Chronic alcohol exposure induces hepatocyte damage by inducing oxidative stress, SATB2 and stem cell‐like characteristics, and activating lipogenesis
Author(s) -
Yu Wei,
Ma Yiming,
Shrivastava Sushant K.,
Srivastava Rakesh K.,
Shankar Sharmila
Publication year - 2022
Publication title -
journal of cellular and molecular medicine
Language(s) - English
Resource type - Journals
SCImago Journal Rank - 1.44
H-Index - 130
eISSN - 1582-4934
pISSN - 1582-1838
DOI - 10.1111/jcmm.17235
Subject(s) - homeobox protein nanog , wnt signaling pathway , steatohepatitis , lipogenesis , klf4 , stem cell , biology , steatosis , cancer research , microbiology and biotechnology , transcription factor , hepatocyte , chemistry , sox2 , fatty liver , endocrinology , lipid metabolism , induced pluripotent stem cell , medicine , embryonic stem cell , biochemistry , signal transduction , disease , gene , in vitro
Alcohol is a risk factor for hepatocellular carcinoma (HCC). However, the molecular mechanism by which chronic alcohol consumption contributes to HCC is not well understood. The purpose of the study was to demonstrate the effects of chronic ethanol exposure on the damage of human normal hepatocytes. Our data showed that chronic exposure of hepatocytes with ethanol induced changes similar to transformed hepatocytes that is, exhibited colonies and anchorage‐independent growth. These damaged hepatocytes contained high levels of reactive oxygen species (ROS) and showed induction of the SATB2 gene.
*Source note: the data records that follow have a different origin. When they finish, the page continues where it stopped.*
[config.mk]
export PLATFORM = sky130hd
export DESIGN_NAME = mvu_csr_dispatch
export DESIGN_NICKNAME = d
export VERILOG_FILES = /design/src/rtl/mvu_csr_dispatch.sv
export SDC_FILE = /design/constraint.sdc
export NUM_CORES = 1
export LEC_CHECK = 0
export ABC_CLOCK_PERIOD_IN_PS = 5970
export CAP_MARGIN = 20
export CELL_PAD_IN_SITES_DETAIL_PLACEMENT = 1
export CELL_PAD_IN_SITES_GLOBAL_PLACEMENT = 1
export CORE_MARGIN = 10
export CORE_UTILIZATION = 53
export CTS_CLUSTER_SIZE = 28
export DETAILED_ROUTE_END_ITERATION = 8
export GPL_TIMING_DRIVEN = 0
export PLACE_DENSITY = 0.91
export SLEW_MARGIN = 20
export SYNTH_ARGS = -nofsm -noshare
export SYNTH_HDL_FRONTEND = slang
export SYNTH_SLANG_ARGS = --single-unit
[constraint.sdc]
create_clock -name clk -period 5.97 [get_ports clk]
set_input_delay 1.194 -clock clk [delete_from_list [all_inputs] [get_ports clk]]
set_output_delay 1.194 -clock clk [all_outputs]
set_load 0.03 [all_outputs]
Furthermore, damaged hepatocytes gained the phenotypes of CSCs which expressed stem cell markers (CD133, CD44, CD90, EpCAM, AFP and LGR5), and pluripotency maintaining factors (Sox‐2, POU5F1/Oct4 and KLF‐4). Ethanol exposure also induced Nanog, a pluripotency maintaining transcription factor that functions in concert with Oct4 and SOX‐2. Furthermore, ethanol induced expression of EMT‐related transcription factors (Snail, Slug and Zeb1), N‐Cadherin, and inhibited E‐cadherin expression in damaged hepatocytes. Ethanol enhanced recruitment of SATB2 to promoters of Bcl‐2, Nanog, c‐Myc, Klf4 and Oct4. Ethanol also induced activation of the Wnt/TCF‐LEF1 pathway and its targets (Bcl‐2, Cyclin D1, AXIN2 and Myc). Finally, ethanol induced hepatocellular steatosis, SREBP1 transcription, and modulated the expression of SREBP1c, ACAC, ACLY, FASN, IL‐1β, IL‐6, TNF‐α, GPC3, FLNB and p53. These data suggest that chronic alcohol consumption may contribute towards the development of HCC by damaging normal hepatocytes with the generation of inflammatory environment, induction of SATB2, stem cell‐like characteristics, and cellular steatosis.